Work required: Show every line of the data below that includes the word "vclk".

Dataset entries:
$ cat config.mk
export PLATFORM = sky130hd
export DESIGN_NAME = store_buffer
export DESIGN_NICKNAME = d
export VERILOG_FILES = /design/src/rtl/sail_mem_pkg.sv /design/src/rtl/store_buffer_fifo.sv /design/src/rtl/store_buffer.sv
export SDC_FILE = /design/constraint.sdc
export NUM_CORES = 1
export LEC_CHECK = 0
export BUFFER_PORTS_ARGS = -buffer_cell sky130_fd_sc_hd__buf_2
export CORE_ASPECT_RATIO = 0.5
export CORE_UTILIZATION = 50
export CTS_BUF_LIST = sky130_fd_sc_hd__clkbuf_8
export DETAILED_ROUTE_END_ITERATION = 12
export GPL_TIMING_DRIVEN = 0
export PLACE_DENSITY = 0.76
export SLEW_MARGIN = 25
export SYNTH_ARGS = -nofsm -noshare
export SYNTH_HDL_FRONTEND = slang
export SYNTH_SLANG_ARGS = --single-unit
$ cat constraint.sdc
create_clock -name clk -period 2.9 [get_ports clk]
set_input_delay 0.145 -clock clk [delete_from_list [all_inputs] [get_ports clk]]
set_output_delay 0.145 -clock clk [all_outputs]
set_load 0.02 [all_outputs]
`src/rtl/common_pkg.sv`:
```
// Shared scalar and register-address types used across the core.
package common;

    typedef logic       u1;
    typedef logic [4:0] creg_addr_t;

endpackage

```
`src/rtl/hazard_ctrl_pkg.sv`:
```
// Pipeline-control types: forwarding source select and mul/div sequencer state.
package pipes;

    typedef enum logic [1:0] {
        FWD_NONE = 2'd0,
        FWD_EX   = 2'd1,
        FWD_MEM  = 2'd2,
        FWD_WB   = 2'd3
    } fwd_sel_t;

    typedef enum logic {
        IDLE = 1'b0,
        BUSY = 1'b1
    } hazard_state_t;

endpackage

```
`src/rtl/hazard_ctrl_muldiv_seq.sv`:
```
// Fixed-latency mul/div sequencer: holds EX while the unit runs and remembers
// that the op in EX has already finished so a later freeze cannot restart it.
module muldiv_seq
    import common::*;
    import pipes::*;
#(
    parameter int unsigned MULDIV_LAT = 16
) (
    input  logic clk,
    input  logic reset,
    input  u1    ex_valid,
    input  u1    ex_is_muldiv,
    input  u1    mem_stall,
    output u1    busy,
    output u1    done,
    output u1    hold
);

    localparam int unsigned CntW = $clog2(MULDIV_LAT + 1);

    hazard_state_t   state_q, state_d;
    logic [CntW-1:0] cnt_q, cnt_d;
    logic            ex_done_q, ex_done_d;

    always_comb begin
        state_d   = state_q;
        cnt_d     = cnt_q;
        ex_done_d = ex_done_q;
        busy      = (state_q == BUSY);
        done      = busy && (cnt_q == CntW'(1));
        hold      = ex_valid & ex_is_muldiv & ~ex_done_q & ~done;

        unique case (state_q)
            IDLE: begin
                if (ex_valid && ex_is_muldiv && !ex_done_q) begin
                    state_d = BUSY;
                    cnt_d   = CntW'(MULDIV_LAT - 1);
                end
            end
            BUSY: begin
                cnt_d = cnt_q - CntW'(1);
                if (cnt_q == CntW'(1)) state_d = IDLE;
            end
        endcase

        // Leaving EX wins over setting, so a result taken immediately leaves no residue.
        if (done) ex_done_d = 1'b1;
        if (ex_valid && !(mem_stall || hold)) ex_done_d = 1'b0;
    end

    always_ff @(posedge clk) begin
        if (reset) begin
            state_q   <= IDLE;
            cnt_q     <= '0;
            ex_done_q <= 1'b0;
        end else begin
            state_q   <= state_d;
            cnt_q     <= cnt_d;
            ex_done_q <= ex_done_d;
        end
    end

endmodule

```
`src/rtl/hazard_ctrl.sv`:
```
// Pipeline hazard controller: operand forwarding, load-use bubbles, mem-wait freeze
// and the mul/div hold (present only when HAZARD_MULDIV_EN is defined).
module hazard_ctrl
    import common::*;
    import pipes::*;
#(
    parameter int unsigned MULDIV_LAT = 16
) (
    input  logic       clk,
    input  logic       reset,
    input  u1          id_valid,
    input  u1          id_usea,
    input  u1          id_useb,
    input  creg_addr_t id_srca,
    input  creg_addr_t id_srcb,
    input  u1          ex_valid,
    input  u1          ex_wen,
    input  u1          ex_is_load,
    input  u1          ex_is_muldiv,
    input  creg_addr_t ex_dst,
    input  u1          mem_valid,
    input  u1          mem_wen,
    input  u1          mem_req,
    input  u1          mem_data_ok,
    input  creg_addr_t mem_dst,
    input  u1          wb_valid,
    input  u1          wb_wen,
    input  creg_addr_t wb_dst,
    output fwd_sel_t   fwd_sel_a,
    output fwd_sel_t   fwd_sel_b,
    output u1          stall_f,
    output u1          stall_d,
    output u1          stall_e,
    output u1          stall_m,
    output u1          bubble_e,
    output u1          bubble_w,
    output u1          muldiv_busy,
    output u1          muldiv_done
);

    function automatic fwd_sel_t pick_src(input creg_addr_t src, input u1 used,
                                          input u1 ex_fwd, input u1 mem_fwd, input u1 wb_fwd,
                                          input creg_addr_t exd, input creg_addr_t memd,
                                          input creg_addr_t wbd);
        pick_src = FWD_NONE;
        if (used && src != '0) begin
            if (ex_fwd && exd == src)        pick_src = FWD_EX;
            else if (mem_fwd && memd == src) pick_src = FWD_MEM;
            else if (wb_fwd && wbd == src)   pick_src = FWD_WB;
        end
    endfunction

    u1 mem_stall, md_hold, md_busy, md_done, load_use, ex_fwd, mem_fwd, wb_fwd, hold_e;

    assign mem_stall = mem_valid & mem_req & ~mem_data_ok;
    assign ex_fwd    = ex_valid & ex_wen & ~ex_is_load;
    assign mem_fwd   = mem_valid & mem_wen;
    assign wb_fwd    = wb_valid & wb_wen;
    assign load_use  = id_valid & ex_valid & ex_wen & ex_is_load & (ex_dst != '0) &
                       ((id_usea & (id_srca == ex_dst)) | (id_useb & (id_srcb == ex_dst)));

`ifdef HAZARD_MULDIV_EN
    muldiv_seq #(
        .MULDIV_LAT (MULDIV_LAT)
    ) u_muldiv_seq (
        .clk          (clk),
        .reset        (reset),
        .ex_valid     (ex_valid),
        .ex_is_muldiv (ex_is_muldiv),
        .mem_stall    (mem_stall),
        .busy         (md_busy),
        .done         (md_done),
        .hold         (md_hold)
    );
`else
    logic unused_muldiv;
    assign unused_muldiv = ex_is_muldiv ^ clk;
    assign md_busy       = 1'b0;
    assign md_done       = 1'b0;
    assign md_hold       = 1'b0;
`endif

    assign hold_e = mem_stall | md_hold;

    always_comb begin
        fwd_sel_a   = FWD_NONE;
        fwd_sel_b   = FWD_NONE;
        stall_f     = 1'b0;
        stall_d     = 1'b0;
        stall_e     = 1'b0;
        stall_m     = 1'b0;
        bubble_e    = 1'b0;
        bubble_w    = 1'b0;
        muldiv_busy = 1'b0;
        muldiv_done = 1'b0;
        if (!reset) begin
            fwd_sel_a   = pick_src(id_srca, id_usea, ex_fwd, mem_fwd, wb_fwd,
                                   ex_dst, mem_dst, wb_dst);
            fwd_sel_b   = pick_src(id_srcb, id_useb, ex_fwd, mem_fwd, wb_fwd,
                                   ex_dst, mem_dst, wb_dst);
            stall_e     = hold_e;
            stall_m     = mem_stall;
            stall_f     = hold_e | load_use;
            stall_d     = hold_e | load_use;
            // A held EX keeps its own op, so the load-use bubble waits.
            bubble_e    = load_use & ~hold_e;
            bubble_w    = mem_stall;
            muldiv_busy = md_busy;
            muldiv_done = md_done;
        end
    end

endmodule

```
`config.mk`:
```
export PLATFORM = sky130hd
export DESIGN_NAME = hazard_ctrl
export DESIGN_NICKNAME = d
export VERILOG_FILES = /design/src/rtl/common_pkg.sv /design/src/rtl/hazard_ctrl_pkg.sv /design/src/rtl/hazard_ctrl_muldiv_seq.sv /design/src/rtl/hazard_ctrl.sv
export SDC_FILE = /design/constraint.sdc
export NUM_CORES = 1
export LEC_CHECK = 0
export ABC_AREA = 1
export CAP_MARGIN = 20
export CORE_MARGIN = 4
export CORE_UTILIZATION = 39
export DETAILED_ROUTE_END_ITERATION = 16
export PLACE_DENSITY = 0.95
export SYNTH_ARGS = -nofsm -noshare
export SYNTH_HDL_FRONTEND = slang
export SYNTH_SLANG_ARGS = --single-unit
export TNS_END_PERCENT = 30
```
`constraint.sdc`:
```
create_clock -name vclk -period 3.53
set_clock_uncertainty 0.05 [all_clocks]
set_input_delay 0.8825 -clock vclk [all_inputs]
set_output_delay 0.8825 -clock vclk [all_outputs]
set_load 0.02 [all_outputs]
```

Output for this task:
create_clock -name vclk -period 3.53
set_input_delay 0.8825 -clock vclk [all_inputs]
set_output_delay 0.8825 -clock vclk [all_outputs]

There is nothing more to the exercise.